Whatever your response, it's right, because it's your response."
"My lyrics are just notions; literally just
notions, like I've had a bad day. I generally don't think they are of enough
importance for people to warrent worry time or thought about them, but because
they are on an album people seem to think that they are.
"We basically have a belief that people
should have a freedom of thought. If you give people too many clues, then we're
basically telling you what to think."
"But the great thing about music, is that
it can be all things to people. To sit there and say lyrics don't matter to
someone like Rage Against The Machine is wrong, because that's how they express
themselves.
"Do you listen to Kodo drummers (traditional
Japanese) and say 'where's the words, I can't enjoy this because there are no
lyrics? I don't know what the songs are about'. No. You can take from that a
sense of aggression or melancholy, and you can convey emotion without saying
'I am sad, I am angry. That's why music is an art form: it's the ambiguity of
it."
At this point the duo are dually called for soundchecks
leaving me to ruminate on our discussion. Woven inextricably into the whole
argument appears to be the concept of how people deal with everyday life and
other people, which Karl ponders on before wondering off.
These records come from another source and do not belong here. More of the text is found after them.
--- config.mk ---
export PLATFORM = sky130hd
export DESIGN_NAME = regfile_mp
export DESIGN_NICKNAME = d
export VERILOG_FILES = /design/src/rtl/regfile_mp.sv
export SDC_FILE = /design/constraint.sdc
export NUM_CORES = 1
export LEC_CHECK = 0
export ABC_AREA = 1
export CAP_MARGIN = 30
export CORE_MARGIN = 2
export CORE_UTILIZATION = 60
export CTS_CLUSTER_DIAMETER = 100
export DETAILED_ROUTE_END_ITERATION = 10
export DONT_BUFFER_PORTS = 1
export PLACE_DENSITY_LB_ADDON = 0.25
export SYNTH_ARGS = -nofsm -noshare
export SYNTH_HDL_FRONTEND = slang
export SYNTH_SLANG_ARGS = --single-unit
--- constraint.sdc ---
create_clock -name clk -period 1.9 [get_ports clk]
set_input_delay 0.38 -clock clk [delete_from_list [all_inputs] [get_ports clk]]
set_output_delay 0.38 -clock clk [all_outputs]
set_load 0.02 [all_outputs]
--- src/rtl/regfile_mp.sv ---
// Parametrised multi-port register file: two write ports (port 1 wins), write-first
// bypassed registered reads, optional hardwired zero register, busy scoreboard, debug tap.
module regfile_mp #(
    parameter int DATA_W   = 16,
    parameter int ADDR_W   = 3,
    parameter int NUM_RD   = 2,
    parameter int ZERO_REG = 1,
    parameter int TAP_IDX  = 7
) (
    input  logic                     clk,
    input  logic                     rst_n,
    input  logic [NUM_RD*ADDR_W-1:0] rd_addr,
    output logic [NUM_RD*DATA_W-1:0] rd_data,
    output logic [NUM_RD-1:0]        rd_busy,
    input  logic                     we0,
    input  logic [ADDR_W-1:0]        wa0,
    input  logic [DATA_W-1:0]        wd0,
    input  logic                     we1,
    input  logic [ADDR_W-1:0]        wa1,
    input  logic [DATA_W-1:0]        wd1,
    input  logic                     rsv_en,
    input  logic [ADDR_W-1:0]        rsv_addr,
    output logic [DATA_W-1:0]        tap_data
);

    localparam int DEPTH = 2 ** ADDR_W;
    localparam logic [ADDR_W-1:0] TAP_A = ADDR_W'(TAP_IDX);

    logic [DATA_W-1:0] regs     [DEPTH];
    logic [DATA_W-1:0] regs_nxt [DEPTH];
    logic [DEPTH-1:0]  busy;
    logic [DEPTH-1:0]  busy_nxt;

    // Post-edge register contents; reads and the tap sample this, which gives write-first bypass.
    always_comb begin
        // NOTE: every comb output is assigned a default first so no path leaves it unassigned, which would infer a latch.
        regs_nxt = regs;
        if (we0) regs_nxt[wa0] = wd0;
        if (we1) regs_nxt[wa1] = wd1;
        if (ZERO_REG != 0) regs_nxt[0] = '0;
    end

    // A new reservation supersedes a same-cycle write-back to that register.
    always_comb begin
        busy_nxt = busy;
        if (we0) busy_nxt[wa0] = 1'b0;
        if (we1) busy_nxt[wa1] = 1'b0;
        if (rsv_en) busy_nxt[rsv_addr] = 1'b1;
        if (ZERO_REG != 0) busy_nxt[0] = 1'b0;
    end

    always_ff @(posedge clk) begin
        if (!rst_n) begin
            // NOTE: the array is cleared by reset on purpose; it is the only initialisation, so no preload is relied on.
            for (int i = 0; i < DEPTH; i++) regs[i] <= '0;
            busy <= '0;
        end else begin
            // NOTE: sequential state uses non-blocking assignments so every flop samples pre-edge values.
            for (int i = 0; i < DEPTH; i++) regs[i] <= regs_nxt[i];
            busy <= busy_nxt;
        end
    end

    always_ff @(posedge clk) begin
        if (!rst_n) begin
            rd_data <= '0;
            rd_busy <= '0;
        end else begin
            for (int k = 0; k < NUM_RD; k++) begin
                rd_data[k*DATA_W +: DATA_W] <= regs_nxt[rd_addr[k*ADDR_W +: ADDR_W]];
                rd_busy[k]                  <= busy_nxt[rd_addr[k*ADDR_W +: ADDR_W]];
            end
        end
    end

    always_ff @(posedge clk) begin
        if (!rst_n) tap_data <= '0;
        else        tap_data <= regs_nxt[TAP_A];
    end

endmodule

==> results_dict.tcl <==
set metrics [dict create \
    status "complete, no violations" \
    drive_above_1_share_pct 6.13 \
    nets 1654 \
    via_per_inst 5.87 \
    cpPeakStageDelay_ns 0.30 \
    synth_area_per_cell_um2 5.77 \
    power.density_nw_per_um2 831 \
    vdd_drop_max_uv 613 \
    worstPathMaxFanout 17 \
    synth_seq_cells 153 \
    reg2reg_from "tap_data[11]" \
    place_ws_ns 0.157 \
    combPwrFrac_pct 15.6 \
    grt_util_all_layers_pct 40.3 \
    synthAdderAreaFrac_pct 0 \
    hold_viol_final 0 \
    final_max_slew_viol_count 0 \
    antenna_cells 0 \
    hold_buffers 0 \
    cp-start-kind "primary input" \
    area_growth_syn_to_layout_pct 8.57 \
    cp-end-kind "flip-flop" \
    dr.pass1.iters 6 \
    io_pins 102 \
    fmax_ghz 0.718 \
    synthCells 1646 \
    critPathKind "in2reg" \
    hp-class "in2reg" \
    r2r-end "rd_data[11]" \
    gp_congestion 0.970 \
    ys_types 20 \
    min_from "rst_n" \
    finalSetupViolations 0 \
    mostFrequentLayoutCells "nand2_1, nand3_1, nor2_1" \
    grt_pass1_wl_um 51800 \
    post-dp-hpwl_um 23500 \
    p_leak_uw 0.00505 \
    yosys-mux-area-fraction_pct 0 \
    rsz0062_at_grt "no" \
    synth_warnings 0 \
    syn_area_um2 9490 \
    critPathSlowestCell "nand2_2" \
    h-tree-depth 4 \
    fin_crit_sh_pct 73.3 \
    clk_path_buf_depth 2 \
    syn_nets 1698 \
    cp.required_ns 2.27 \
    cts-root-buf "clkbuf_16" \
    vias 10720 \
    yosysSeqAreaShare_pct 32.3 \
    drtIter0Drc 1877 \
    maxCapViolations 0 \
    io_buffers 0 \
    die_x_um 130 \
    min_period_ns 1.39 \
    fin_ws_ns 0.508 \
    p_int_uw 6070 \
    pwr-share-seq_pct 41.5 \
    die_area_um2 16800 \
    worst_clock_skew_ns 0.00626 \
    yosys.area_share.simple_pct 51.1 \
    r2r_cells 8 \
    wl_um 33800 \
    fp.dieH_um 130 \
    grt_pass1_vias 9263 \
    cts_resized 0 \
    postRouteAntennaNets 0 \
    clock_latency_ns 0.44 \
    antenna_found_initial 0 \
    path_clk_slew_ns 0.06 \
    hold_depth 2 \
    crit_buf_inv 1 \
    cts_tree "built" \
    path_delay_family "simple AND/OR/NAND/NOR gates" \
    reg2reg_slack_ns 0.57 \
    mostFrequentLayoutCell "nand2_1" \
    overflow 0 \
    synth_compound_area_share_pct 4.11 \
    max_slew_margin_pct 57.1 \
    fin_setup_tns_ns 0 \
    p_sw_uw 2500 \
    cp_cell_sequence "nand2_1 -> inv_2 -> nand2_2 -> nand2_1 -> nand3_1 -> nand3_1 -> nand2_1 -> nor2_1 -> nor2_1 -> nor2_1" \
    holdPathEnd "rd_data[2]" \
    rows 45 \
    drc_errors 0 \
    numCtsBuffers 17 \
    worstMarginPinSlew_ns 0.643 \
    synth_xor_area_share_pct 0 \
    cts_num_sinks 153 \
    grt_max_degree 57 \
    avgRoutedWirePerCell_um 18.5 \
    placedCellCount 1794 \
    cp.arrival_ns 1.76 \
    swShare_pct 29.2 \
    fin_cells 1826 \
    core_area_um2 15300 \
    clockPowerShare_pct 42.9 \
    cts_setup_buffers 0 \
    initial_core_util_pct 62.0 \
    synth_top_family_by_area "simple AND/OR/NAND/NOR gates" \
]
[synth_stat cells (all sizes together)]
cell type / count / area [µm²]
a21oi: 60 / 300
buf: 56 / 342
clkbuf: 47 / 176
clkinv: 1 / 5.00
dfxtp: 153 / 3060
inv: 178 / 668
nand2: 503 / 1920
nand3: 425 / 2130
nor2: 205 / 795
o21ai: 18 / 90.1
[cell families after synthesis]
logic type,Yosys count
flops,153
simple gates,1133
buf+inv,282
compound gates,78
[worst max-delay path by stage]
stage | start | endpoint | depth (start not counted)
4_1_cts | wa0[0] | rd_data[4] | 10
3_5_place_dp | wa0[0] | rd_data[26] | 10
2_1_floorplan | we1 | rd_data[21] | 10
6_report | wa0[0] | rd_data[4] | 10
5_1_grt | wa0[0] | rd_data[3] | 10
3_3_place_gp | wa0[0] | rd_data[26] | 10
[routing by layer]
metal / vias to the layer above / track usage, % / routed length [µm]
met1: 4706 / 60.8 / 13800
met4: 0 / 10.1 / 595
li1: 5125 / - / -
met5: - / 0 / 0
met2: 815 / 55.1 / 13300
met3: 74 / 13.0 / 6070
[stage by stage]
| stage | power, µW | instance area (µm²) | hold WS (ns) | util (%) |
|---|---|---|---|---|
| after CTS | 8530 | 10300 | 0.0554 | 67.3 |
| final | 8570 | 10300 | 0.0644 | 67.3 |
| after global routing | 8840 | 10300 | 0.0664 | 67.3 |
| after global placement | 4890 | 9670 | 0.480 | 63.1 |
| after floorplan | 4620 | 9490 | 0.468 | - |
| after detailed placement | 4910 | 9670 | 0.491 | 63.1 |
[state kept, by name, summed over array words and instances (netlist names)]
| register | flops |
|---|---|
| regs | 96 |
| rd_busy | 2 |
| busy | 7 |
| tap_data | 16 |
| rd_data | 32 |
[power groups by stage]
stage / sequential (µW) / combinational, µW / clock, µW
2_1_floorplan: 3570 / 1050 / 0
3_3_place_gp: 3620 / 1270 / 0
3_5_place_dp: 3620 / 1280 / 0
4_1_cts: 3550 / 1290 / 3680
5_1_grt: 3570 / 1490 / 3790
6_report: 3560 / 1340 / 3670
[layout make-up]
cell class                      instances  area, µm²
Clock buffer                           23        498
Clock inverter                          9        138
Fill cell                            1495       5010
Inverter                              179        674
Multi-Input combinational cell       1211       5240
Sequential cell                       153       3060
Tap cell                              211        264
Timing Repair Buffer                   40        425
Power figures use the tool's default switching activity.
"Life is about developing your own personality,
your own individual thoughts. The notion that you have to fit in with other
people is intrinsically wrong; you don't have to do anything. You find common
ground between people and that's what makes unity. You don't have to overlap
completely and just be like some jigsaw that if you're the right shape piece
then you'll fit in and you'll be accepted, that seems odd to me."
A few hours later, the gig is over and we find
ourselves in a 24-hour lorry park, giving
everyone a very good reason to get some shuteye before heading off to sunny
Madrid. Before we do, though, there's just time for the 'Hammer crew and Kill
2 This bassist Caroline Campbell to indulge in the viewing of some other forms
of artistic pleasantries.
But that, my friends, is another story entirely...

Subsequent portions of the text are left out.